だから 自殺がすすめられないと言うように 生がすすめられるのです。
人間の歴史において――少なくとも 人間キリスト・イエスの出現以降は―― この《善い死を死ぬ者 の再生 の実現》が たとえばアウグスティヌスの時代では 成就せず いま現代において成就しつつあるとか あるいはその逆であるとか ということではありません。時代を超えて まづ原理的には その各主観において それぞれ実現されているものであり なおその神の国の実現は 人間の歴史過程的に行なわれつつあるというものであり またそのことは 殉教者なり過去の死者が復活してくるということ あるいは この現在の自己にとってもその過去の死から自己がよみがえってくるということ(スサノヲのミコトは よみの国の王でありました) ここに すdねい・つねに実現されているものであると理解しなければなりません。真理(キリスト)は永遠に属し 時間的存在(神の似像)の信仰は 時間的・歴史的なものに関係されると理解されるからです。

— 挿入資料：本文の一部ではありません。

Context: an optimization exercise on an open-source flow, tuned for small area, a short achievable clock period and few clock cycles per item. The choices shown serve that exercise and are no tape-out recipe.
No functional check of the RTL was part of any run shown here.

==> flow/design.v, too long to show whole: its modules and the start of the top module <==
// module sfl_frame_check: 202 lines
module sfl_frame_check (
    input  wire         clk,
    input  wire         rst,             
    input  wire         start,           
    input  wire [383:0] frame,           
    input  wire [31:0]  cid,
    input  wire [1:0]   conn_state,      
    input  wire [15:0]  last_seq,        
    input  wire [15:0]  connect_seq,     
    output wire         ready,
    output reg          done,
    output reg          accept,
    output reg          ok_a,
    output reg          ok_b,
    output reg          hdr_ok,
    output reg          seq_ok,
    output wire         restart,
    output wire [7:0]   lost,
    output wire [3:0]   conn,
    output wire [7:0]   kind,
    output wire [15:0]  seq,
    output wire [15:0]  echo
);
  // ...
==> flow/flow/run.sh <==
#!/bin/bash
set -euo pipefail
MARGIN="${FLOW_SETUP_MARGIN:-7}"
bash standard.sh finish \
  "BUFFER_PORTS_ARGS=-buffer_cell sky130_fd_sc_hd__buf_1" \
  "SETUP_SLACK_MARGIN=${MARGIN}" > flow_make.log 2>&1
==> flow/standard.sh <==
#!/bin/bash
# synth_recipe.tcl (not shown) runs the flow's synth.tcl, then flattens the netlist and writes it again
# the make line also repeats each setting of config.mk as NAME=value (left out here)
make -C /OpenROAD-flow-scripts/flow DESIGN_CONFIG=/design/flow/config.mk WORK_HOME=/design/flow/orfs CLKGATE_MAP_FILE= SYNTH_SCRIPT=/design/flow/synth_recipe.tcl "${@:-finish}"
==> flow/config.mk <==
export PLATFORM = sky130hd
export DESIGN_NAME = sfl_frame_check
export DESIGN_NICKNAME = sfl_frame_check
export VERILOG_FILES = /design/flow/design.v
export SDC_FILE = /design/flow/constraint.sdc
export NUM_CORES = 4
export LEC_CHECK = 0
export CAP_MARGIN = 20
export CORE_MARGIN = 2
export CORE_UTILIZATION = 40
export SLEW_MARGIN = 20
==> flow/constraint.sdc <==
create_clock -name core_clock -period 10.0 [get_ports {clk}]
set_input_delay 2.0000 -clock core_clock [delete_from_list [all_inputs] [get_ports {clk}]]
set_output_delay 2.0000 -clock core_clock [all_outputs]
set_load 0.01 [all_outputs]
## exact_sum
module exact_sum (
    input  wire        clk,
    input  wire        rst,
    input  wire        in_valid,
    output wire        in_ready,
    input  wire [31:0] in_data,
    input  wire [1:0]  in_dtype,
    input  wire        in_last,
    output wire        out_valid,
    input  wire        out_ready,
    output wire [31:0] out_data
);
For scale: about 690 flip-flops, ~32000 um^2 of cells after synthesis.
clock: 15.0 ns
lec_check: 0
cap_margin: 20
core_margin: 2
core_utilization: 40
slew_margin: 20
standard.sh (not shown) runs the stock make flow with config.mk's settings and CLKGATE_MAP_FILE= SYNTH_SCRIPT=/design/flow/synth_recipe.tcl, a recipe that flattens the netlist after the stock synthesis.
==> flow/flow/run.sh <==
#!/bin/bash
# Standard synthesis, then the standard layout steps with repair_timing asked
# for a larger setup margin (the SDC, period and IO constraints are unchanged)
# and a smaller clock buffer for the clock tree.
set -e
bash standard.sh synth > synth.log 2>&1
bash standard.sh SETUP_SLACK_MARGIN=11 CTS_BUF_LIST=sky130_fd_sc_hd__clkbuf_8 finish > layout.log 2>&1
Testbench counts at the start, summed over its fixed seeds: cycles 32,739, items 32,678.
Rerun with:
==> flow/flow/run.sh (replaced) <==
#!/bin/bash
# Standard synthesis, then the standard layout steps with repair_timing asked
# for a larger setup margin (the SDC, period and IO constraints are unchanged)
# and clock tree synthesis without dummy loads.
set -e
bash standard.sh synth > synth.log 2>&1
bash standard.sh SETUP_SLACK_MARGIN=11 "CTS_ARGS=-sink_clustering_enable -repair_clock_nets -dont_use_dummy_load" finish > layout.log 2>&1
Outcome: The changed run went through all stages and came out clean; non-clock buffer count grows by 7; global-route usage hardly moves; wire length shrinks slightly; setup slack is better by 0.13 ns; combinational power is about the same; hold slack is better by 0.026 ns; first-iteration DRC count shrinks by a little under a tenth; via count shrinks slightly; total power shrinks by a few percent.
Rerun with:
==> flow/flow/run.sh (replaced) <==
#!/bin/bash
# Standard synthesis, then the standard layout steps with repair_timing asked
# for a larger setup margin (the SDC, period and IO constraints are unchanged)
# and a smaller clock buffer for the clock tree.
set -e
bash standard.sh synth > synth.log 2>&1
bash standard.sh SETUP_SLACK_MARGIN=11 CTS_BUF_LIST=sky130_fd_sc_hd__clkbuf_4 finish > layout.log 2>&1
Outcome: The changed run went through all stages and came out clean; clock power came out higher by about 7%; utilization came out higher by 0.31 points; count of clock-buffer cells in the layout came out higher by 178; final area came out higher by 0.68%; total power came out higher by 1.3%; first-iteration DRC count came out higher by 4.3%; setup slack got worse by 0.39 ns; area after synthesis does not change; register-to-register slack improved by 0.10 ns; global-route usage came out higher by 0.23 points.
Context: an optimization exercise on an open-source flow, tuned for small area and a short achievable clock period. The choices shown serve that exercise and are no tape-out recipe.
Only simulation tests tie the RTL to the original design; equivalence was not proved.
Power and IR drop assume default switching activity.

== before ==
==> flow/design.v (excerpt) <==
module acc_convert (
    input             clk,
    input             rst,
    input             in_valid,
    input      [1:0]  op,
    input             sat,
    input      [5:0]  sh,
    input      [71:0] acc_in,
    input      [31:0] d_in,
    output reg        out_valid,
    output     [31:0] d_out,
    output     [71:0] acc_out,
    output            flag_v,
    output            flag_av
);
For scale: roughly 3,100 cells after synthesis, ~47 flip-flops, ~220 I/O pins, ~15,000 µm² of cells after synthesis.
export LEC_CHECK = 0
export ABC_AREA = 1
export CAP_MARGIN = 20
export CORE_MARGIN = 2
export CORE_UTILIZATION = 35
export SLEW_MARGIN = 20
create_clock -name core_clock -period 25.0 [get_ports {clk}]
standard.sh (not shown) runs the stock make flow with config.mk's settings and CLKGATE_MAP_FILE= SYNTH_SCRIPT=/design/flow/synth_recipe.tcl, a recipe that flattens the netlist after the stock synthesis.
==> flow/flow/run.sh <==
#!/bin/bash
# Standard synthesis, then the standard layout steps with these changes:
# the port buffers are a plain buffer cell (flow/bufcell.txt) instead of
# the delay cell buffer_ports picks by default; timing repair works to a
# setup slack margin (flow/margin.txt) so that it shortens the achieved
# period; and after global route's timing repair, max slew and capacitance
# are repaired once more (flow/grt_post.tcl).  Each step's full output goes
# to a log file here.
set -euo pipefail
MARGIN=$(cat flow/margin.txt)
BUFCELL=$(cat flow/bufcell.txt)
bash standard.sh synth > synth.log 2>&1
bash standard.sh SETUP_SLACK_MARGIN=$MARGIN "BUFFER_PORTS_ARGS=-buffer_cell $BUFCELL" \
  POST_GLOBAL_ROUTE_TCL=$(pwd)/flow/grt_post.tcl finish > layout.log 2>&1
==> flow/flow/bufcell.txt <==
sky130_fd_sc_hd__buf_1
==> flow/flow/grt_post.tcl <==
# Runs at the end of ORFS's global route step (POST_GLOBAL_ROUTE_TCL).
# Timing repair can leave a driver over its max slew or capacitance (a
# cloned gate's loads, say); repair those once more on the global-route
# parasitics, then legalize and reroute the changed nets, as the global
# route step itself does after its own repairs.
estimate_parasitics -global_routing
repair_design_helper
global_route -start_incremental
detailed_placement
global_route -end_incremental
estimate_parasitics -global_routing
write_guides $::env(RESULTS_DIR)/route.guide
==> flow/flow/margin.txt <==
16
Edits applied to the flow inputs when going from before to after:
# before
export LEC_CHECK = 0
export ABC_AREA = 1
export CAP_MARGIN = 20
export CORE_MARGIN = 2
export CORE_UTILIZATION = 35
export SLEW_MARGIN = 20
create_clock -name core_clock -period 25.0 [get_ports {clk}]
# after
export LEC_CHECK = 0
export ABC_AREA = 1
export CAP_MARGIN = 20
export CORE_MARGIN = 2
export CORE_UTILIZATION = 55
export SLEW_MARGIN = 20
create_clock -name core_clock -period 25.0 [get_ports {clk}]
==> run summary <==
Power: after draws more than before. Hold buffer count at CTS came out exactly the same in after and before. Wire length deteriorates in after relative to before. Compared with before, in after average wire length per cell after detail routing increased by 9.3% relative to the old numbers, setup slack after layout moved down, combinational cell fraction of total power higher, highest attainable clock frequency shrank by 1.3 MHz. Number of vias per cell after detailed routing: higher on after. Compared with before, after shows a higher internal cell power. In the reports for after and before, the smaller met3 layer usage reported by global route belongs to before.


acc_convert, a different RTL version from the one above (not shown whole).
Size in the first run: about 36 flip-flops.
// acc_convert
module acc_convert (
    input             clk,
    input             rst,
    input             in_valid,
    input      [1:0]  op,
    input             sat,
    input      [5:0]  sh,
    input      [71:0] acc_in,
    input      [31:0] d_in,
    output reg        out_valid,
    output     [31:0] d_out,
    output     [71:0] acc_out,
    output            flag_v,
    output            flag_av
);
make LEC_CHECK=0 ABC_AREA=1 CAP_MARGIN=20 CORE_MARGIN=2 CORE_UTILIZATION=35 SLEW_MARGIN=20 finish   # period 25.0 ns
run.sh (not shown) runs the stock make flow with config.mk's settings and CLKGATE_MAP_FILE= SYNTH_SCRIPT=/design/flow/synth_recipe.tcl, a recipe that flattens the netlist after the stock synthesis.
Stock flow here: none of the scripts above is used.
Edit:
==> flow/flow/run.sh (new file) <==
#!/bin/bash
# Standard synthesis, then the standard layout steps with a larger setup
# slack margin, so that timing repair works towards a shorter achieved
# period.  Each step's full output goes to a log file in this folder.
set -euo pipefail
MARGIN=$(cat flow/margin.txt)
bash standard.sh synth > synth.log 2>&1
bash standard.sh SETUP_SLACK_MARGIN=$MARGIN finish > layout.log 2>&1
==> flow/flow/margin.txt (new file) <==
15
==> flow/standard.sh (new file) <==
#!/bin/bash
# synth_recipe.tcl (not shown) runs the flow's synth.tcl, then flattens the netlist and writes it again
# the make line also repeats each setting of config.mk as NAME=value (left out here)
make -C /OpenROAD-flow-scripts/flow DESIGN_CONFIG=/design/flow/config.mk WORK_HOME=/design/flow/orfs CLKGATE_MAP_FILE= SYNTH_SCRIPT=/design/flow/synth_recipe.tcl "${@:-finish}"
removed: flow/run.sh
Result:
- utilization is higher by 7.4 points
- clock power went up by about 19%
- synthesized cell count is unchanged
- maximum frequency is higher by 22%
- die area does not change
- count of clock-buffer cells in the layout stays the same
- wire length went up by about 13%


The RTL this note starts from:
==> flow/design.v <==
module acc_convert (
    input             clk,
    input             rst,
    input             in_valid,
    input      [1:0]  op,
    input             sat,
    input      [5:0]  sh,
    input      [71:0] acc_in,
    input      [31:0] d_in,
    output reg        out_valid,
    output     [31:0] d_out,
    output     [71:0] acc_out,
    output            flag_v,
    output            flag_av
);
    integer i, l;
    genvar  g;
    wire neg = acc_in[71];
    wire [5:0]   sh_m33 = sh - 6'd33;
    wire [71:0]  sent   = sh[5] & (sh != 6'd32) ? (72'd1 << sh_m33) : 72'd0;
    wire [127:0] lz_in  = {56'd0, (acc_in ^ {72{neg}}) | sent};
    wire [63:0] v1;  wire [63:0]  p1;
    wire [31:0] v2;  wire [63:0]  p2;
    wire [15:0] v3;  wire [47:0]  p3;
    wire [7:0]  v4;  wire [31:0]  p4;
    wire [3:0]  v5;  wire [19:0]  p5;
    wire [1:0]  v6;  wire [11:0]  p6;
    wire [6:0]  p;
    generate
        for (g = 0; g < 64; g = g + 1) begin : l1
            assign v1[g] = lz_in[2*g+1] | lz_in[2*g];
            assign p1[g] = lz_in[2*g+1];
        end
        for (g = 0; g < 32; g = g + 1) begin : l2
            assign v2[g] = v1[2*g+1] | v1[2*g];
            assign p2[2*g+1:2*g] = v1[2*g+1] ? {1'b1, p1[2*g+1]} : {1'b0, p1[2*g]};
        end
        for (g = 0; g < 16; g = g + 1) begin : l3
            assign v3[g] = v2[2*g+1] | v2[2*g];
            assign p3[3*g+2:3*g] = v2[2*g+1] ? {1'b1, p2[4*g+3:4*g+2]} : {1'b0, p2[4*g+1:4*g]};
        end
        for (g = 0; g < 8; g = g + 1) begin : l4
            assign v4[g] = v3[2*g+1] | v3[2*g];
            assign p4[4*g+3:4*g] = v3[2*g+1] ? {1'b1, p3[6*g+5:6*g+3]} : {1'b0, p3[6*g+2:6*g]};
        end
        for (g = 0; g < 4; g = g + 1) begin : l5
            assign v5[g] = v4[2*g+1] | v4[2*g];
            assign p5[5*g+4:5*g] = v4[2*g+1] ? {1'b1, p4[8*g+7:8*g+4]} : {1'b0, p4[8*g+3:8*g]};
        end
        for (g = 0; g < 2; g = g + 1) begin : l6
            assign v6[g] = v5[2*g+1] | v5[2*g];
            assign p6[6*g+5:6*g] = v5[2*g+1] ? {1'b1, p5[10*g+9:10*g+5]} : {1'b0, p5[10*g+4:10*g]};
        end
    endgenerate
    assign p = v6[1] ? {1'b1, p6[11:6]} : {1'b0, p6[5:0]};
    wire [6:0]  amt = op[0] ? p : ({1'b0, sh} + 7'd22);
    wire [94:0] x0 = {acc_in, 23'd0};
    wire [95:0] x6 = amt[6] ? {{65{neg}}, x0[94:64]} : {neg, x0};
    wire [63:0] x5 = amt[5] ? x6[95:32] : x6[63:0];
    wire [47:0] x4 = amt[4] ? x5[63:16] : x5[47:0];
    wire [39:0] x3 = amt[3] ? x4[47:8]  : x4[39:0];
    wire [35:0] x2 = amt[2] ? x3[39:4]  : x3[35:0];
    wire [33:0] x1 = amt[1] ? x2[35:2]  : x2[33:0];
    wire [32:0] R  = amt[0] ? x1[33:1]  : x1[32:0];
    wire        st = (amt[6] & (|x0[63:0])) | (amt[5] & (|x6[31:0])) |
                     (amt[4] & (|x5[15:0])) | (amt[3] & (|x4[7:0]))  |
                     (amt[2] & (|x3[3:0]))  | (amt[1] & (|x2[1:0]))  |
                     (amt[0] & x1[0]);
    wire        rnd_d = R[0] & (~neg | st);
    wire        ex_d  = ~R[0] & ~st;
    wire [23:0] mant  = d_in[23:0];
    wire        mneg  = d_in[23];
    wire [7:0]  S     = {{2{d_in[29]}}, d_in[29:24]} + {2'b00, sh};
    wire [7:0]  S2    = S + 8'd2;                  
    wire [6:0]  k     = S2[7] ? 7'd0 : S2[6:0];
    reg  [23:0] therm;                             
    always @*
        for (i = 0; i < 24; i = i + 1)
            therm[i] = ($signed(S) <= 21 - i);
    wire        c     = (S[7] | (S[6:0] < 7'd23)) & (~mneg | (|(mant & therm)));
    wire [25:0] ga    = {{2{mneg}}, mant | therm};
    reg  [25:0] pa;                                
    always @* begin
        pa = {ga[24:0], 1'b1};
        for (l = 0; l < 5; l = l + 1)
            for (i = 0; i < 26; i = i + 1)
                if (((i >> l) & 1) == 1)
                    pa[i] = pa[i] & pa[((i >> l) << l) - 1];
    end
    wire [25:0] gc    = pa & {26{c}};
    wire [25:0] G     = ga ^ gc;
    wire [22:0] mx    = mant[22:0] ^ {23{mneg}};
    reg  [22:0] suf;                               
    always @* begin
        suf[22] = mx[22];
        for (i = 21; i >= 0; i = i - 1)
            suf[i] = suf[i+1] | mx[i];
    end
    wire [4:0]  r      = 5'd30 - S[4:0];
    wire        up_ovf = ($signed(S) >= 8'sd72) & suf[r];
    reg [50:0] X;
    reg        is_d, is_up;
    always @(posedge clk) begin
        if (rst)
            out_valid <= 1'b0;
        else
            out_valid <= in_valid;
        is_d  <= ~op[1];
        is_up <= op[1] & ~op[0];
        if (op[1])
            X <= {17'd0, up_ovf, k, G};
        else
            X <= {sat, op[0], neg, sh, p, ex_d, rnd_d, R};
    end
    wire [32:0] qR    = X[32:0];
    wire        rnd   = X[33];
    wire        exact = X[34];
    wire [6:0]  qp    = X[41:35];
    wire [5:0]  qs    = X[47:42];
    wire        qneg  = X[48];
    wire        qpk   = X[49];
    wire        qsat  = X[50];
    wire [7:0]  qD    = {1'b0, qp} - {2'b00, qs};
    wire [31:0] qW    = qR[32:1];
    reg  [31:0] wa;                                
    always @* begin
        wa = {qW[30:0], 1'b1};
        for (l = 0; l < 5; l = l + 1)
            for (i = 0; i < 32; i = i + 1)
                if (((i >> l) & 1) == 1)
                    wa[i] = wa[i] & wa[((i >> l) << l) - 1];
    end
    wire [31:0] rr    = qW ^ (wa & {32{rnd}});
    wire        dge32 = ~qD[7] & (qD[6] | qD[5]);
    wire        deq30 = (qD == 8'd30);
    wire        deq31 = (qD == 8'd31);
    wire        dge31 = dge32 | deq31;
    wire        ovf_pos = dge31 | (deq30 & (&qR[31:1]) & rnd);
    wire        ovf_neg = dge32 | (deq31 & ~(~qR[32] & (&qR[31:1]) & rnd));
    wire        mva_v   = qsat & (qneg ? ovf_neg : ovf_pos);
    wire [31:0] mva_d   = mva_v ? {qneg, {31{~qneg}}} : rr;
    wire [5:0]  e0       = qD[5:0] + 6'd1;
    wire [5:0]  e1       = qD[5:0] + 6'd2;
    wire        zc       = qneg & ~|qR[23:1] & exact;   
    wire        e31      = deq30;
    wire        pk_sat   = dge31 | (zc & e31);
    wire        pk_zero  = qneg ? (&qR[24:1] & rnd) : ~|qR[24:0];
    wire        pk_up    = ~qneg & rnd & (&qR[23:1]);  
    wire        inc_e    = zc | (pk_up & ~e31);
    wire [23:0] pk_m     = zc    ? 24'hC00000 :
                           pk_up ? {2'b01, {22{e31}}} : rr[23:0];
    wire [5:0]  pk_e     = inc_e ? e1 : e0;
    wire [31:0] pk_d     = pk_zero ? 32'd0 :
                           pk_sat  ? (qneg ? 32'h1F800001 : 32'h1F7FFFFF) :
                                     {2'b00, pk_e, pk_m};
    wire        pk_v     = pk_sat | (pk_up & e31);
    assign d_out   = ~is_d ? 32'd0 : qpk ? pk_d : mva_d;
    assign flag_v  = is_d & (qpk ? pk_v : mva_v);
    wire [25:0]  qG  = X[25:0] & {26{is_up}};
    wire [6:0]   qk  = X[32:26];
    wire         qav = X[33] & is_up;
    wire         qn  = qG[25];
    wire [127:0] P   = {{102{qn}}, qG} << qk;
    wire [71:0]  up_r = P[96:25];
    assign flag_av = qav;
    assign acc_out = qav ? {qn, {71{~qn}}} : up_r;
endmodule
clock: 25.0 ns
lec_check: 0
abc_area: 1
cap_margin: 20
core_margin: 2
core_utilization: 35
slew_margin: 20
standard.sh (not shown) runs the stock make flow with config.mk's settings and CLKGATE_MAP_FILE= SYNTH_SCRIPT=/design/flow/synth_recipe.tcl, a recipe that flattens the netlist after the stock synthesis.
==> flow/flow/run.sh <==
#!/bin/bash
# Standard synthesis, then:
#  1. the combinational logic of the standard netlist is mapped again by ABC
#     with an area-oriented script (flow/remap.abc); the flip-flops are kept
#     as they are, with their names and cell types;
#  2. the standard layout steps, with the port buffers a plain buffer cell
#     (flow/bufcell.txt) instead of the delay cell buffer_ports picks by
#     default, timing repair working to a setup slack margin
#     (flow/margin.txt), and max slew / capacitance repaired once more after
#     global route's timing repair (flow/grt_post.tcl).
# Each tool's full output goes to a log file in this folder.
set -euo pipefail
MARGIN=$(cat flow/margin.txt)
BUFCELL=$(cat flow/bufcell.txt)
HERE=$(pwd)

bash standard.sh synth > synth.log 2>&1

R=$HERE/orfs/results/$FLOW_PLATFORM/acc_convert/base
L=$HERE/orfs/logs/$FLOW_PLATFORM/acc_convert/base
LIB=$FLOW_HOME/platforms/$FLOW_PLATFORM/lib/sky130_fd_sc_hd__tt_025C_1v80.lib
DONT=$(grep -o -- "-dont_use [A-Za-z0-9_]*" $L/1_2_yosys.log | sort -u | tr '\n' ' ')
cp $R/1_2_yosys.v $R/1_2_yosys_standard.v
KEEP=""
for c in $(grep -o "sky130_fd_sc_hd__\(df\|dl\|sdf\|edf\)[a-z0-9_]*" $R/1_2_yosys_standard.v | sort -u); do
  KEEP="$KEEP
setattr -mod -set keep_hierarchy 1 $c"
done
cat > remap.ys <<EOT
read_liberty -ignore_miss_func $LIB
read_verilog $R/1_2_yosys_standard.v
hierarchy -top $FLOW_TOP
$KEEP
flatten
opt_clean
abc -script $HERE/flow/remap.abc -liberty $LIB $DONT -D 4000
opt_clean -purge
hilomap -singleton -hicell sky130_fd_sc_hd__conb_1 HI -locell sky130_fd_sc_hd__conb_1 LO
insbuf -buf sky130_fd_sc_hd__buf_4 A X
select $FLOW_TOP
tee -o $HERE/remap_stat.txt stat -liberty $LIB
write_verilog -noattr -nohex -nodec -selected $R/1_2_yosys.v
EOT
YOSYS=$(command -v yosys || echo $FLOW_HOME/../tools/install/yosys/bin/yosys)
$YOSYS -s remap.ys > remap.log 2>&1
rm -f $R/1_synth.odb $R/1_synth.sdc

bash standard.sh SETUP_SLACK_MARGIN=$MARGIN "BUFFER_PORTS_ARGS=-buffer_cell $BUFCELL" \
  POST_GLOBAL_ROUTE_TCL=$HERE/flow/grt_post.tcl finish > layout.log 2>&1
==> flow/flow/margin.txt <==
16
==> flow/flow/remap.abc <==
strash
&get -n
&synch2
&put
dch -f
map -a
topo
stime -c
buffer -c
upsize -c
dnsize -c
Scripts as last shown in full above: flow/flow/bufcell.txt, flow/flow/grt_post.tcl
The baseline finished clean.
Rerun with:
==> flow/flow/margin.txt (replaced) <==
15.5
==> flow/flow/remap.abc (replaced) <==
strash
&get -n
&synch2
&put
dch -f
map -a
strash
dch -f
map -a
topo
stime -c
buffer -c
upsize -c
dnsize -c
After rerunning: Hold slack is worse by 5.4 ps; non-clock buffer count came out lower by 27; cell area came out lower by 8.4%; combinational power came out lower by 8.2%; wire length came out lower by 1.1%; first-iteration DRC count came out higher by 1.2%; total power came out lower by 4.8%; area after synthesis came out lower by 4.3%; setup slack is worse by 300 ps; via count came out lower by 3.4%.

[re-timing with driven ports]
The results above use ideal ports. As a check the final layouts listed here were re-extracted and re-timed, cells and wires unchanged. Step 1 (the two cells are an assumption about what drives the block):
set clk [get_ports {clk}]
set_driving_cell -lib_cell sky130_fd_sc_hd__clkbuf_16 $clk
set_driving_cell -lib_cell sky130_fd_sc_hd__buf_2 [delete_from_list [all_inputs] $clk]
Step 2, shift: input delay + t, output delay - t, t = (earliest + latest rising clock arrival at the registers) / 2. This alone moves slack from input paths to output paths. a / b / c = ideal ports / drivers / drivers and shift; a / b = the first two.
run	t, ns	setup WS [ns]	worst setup path at the end	slew at the worst register clock pin (ns)	cell pins on the clock port's net
before	0.323	16.133 / 16.144 / 15.821	input to register	0.07 / 0.07	1
after	0.333	16.028 / 16.037 / 15.704	input to register	0.06 / 0.06	1
the first run of note 2	0.325	12.639 / 12.662 / 12.337	input to register	0.06 / 0.06	1
the second run of note 2	0.325	14.844 / 14.820 / 14.496	input to register	0.07 / 0.07	1
the first run of note 3	0.330	15.934 / 15.897 / 15.861	input to register	0.07 / 0.07	1
the second run of note 3	0.332	15.634 / 15.645 / 15.313	input to register	0.07 / 0.07	1
After both steps setup and hold are still met in every run listed. The setup slack of the second run of note 2, which loses most, moves by -0.024 ns with the drivers and by -0.348 ns with both steps.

《死は罪の価であるとしても 時として もはや罪のための支払いを必要としないということを実現する》のです。神の似像の歩む道は このように構造的にして 過程的であり またそうであるなら 綜合的に(やしろ全体的に)見ても 歴史的であり それぞれの段階で時代を画するようにして 共同主観的であると考えられ ただ いまの時代〔の終焉〕にあたっては 人間そのものが 一生物種としてものように 新しい存在へと変えられるであろうとわたしたちは捉えるのです。おそらく こう言うほうが より一層ふさわしいと考えるからです。なぜなら それは そのようにバラ色の予告をなすためというのではなく いまの時代のむしろ原理的にと呼ぶべき保守の側にある人びと かれらから発せられるあの空中の権能の働きかけ これにわれわれが つけ入られないためであるからです。
悪魔につけ入らせないためには そう言うべきです。悪魔も 悪霊というほどに たとえば民族の存亡といったことというふうに 永遠の何らかの像を持ち出すからです。あの第一の死から一たんは復活して しかしながら 今度は ふたたびその死がもはや死なないというように 第二の死の中にあって 或る種の永遠をかれらは見ているからです。神がかれらにこれを見させ そのように言うほどに 悪霊も神によって生きている。つまり かれらは神によって用いられていると考えられる。《義は悪人によっても善く用いられる》はここで 聞かれるべきです。このように史観がいままでぼんやりとしていたものが より一層 鮮明になっていくと考えられるべき。なぜなら アマテラス語理論のその最高の段階に達するとともに ますます人間的となっていくことは 経験的な歴史でもあるのですから。
人間の理論〔の時代〕を通じて 一つには宗教がその呪術性・幻想性を明らかにされて むしろ誰もが神の似像であると 自覚しないでもよいほどに そうなったからには――人間の科学的な認識が これを明らかにした からには―― 神の似像つまり時間的存在つまり可死的な人間について このように死の認識による史観をも 打ち出してゆくべきと考えます。いわゆるコミュニスムや あるいはその方向と実態とが異なるものであれナチスムやファシスムなる一般にナシオナリスムやによって すなわちそのような意味での・永遠性ないし死にかんする人間の理論によって この総合的な史観というほどの神の似像の方向性は すでに外的には(行動実践的および観念実践的な外的には) むしろ打ち出されてしまっていると考えるべきだからです。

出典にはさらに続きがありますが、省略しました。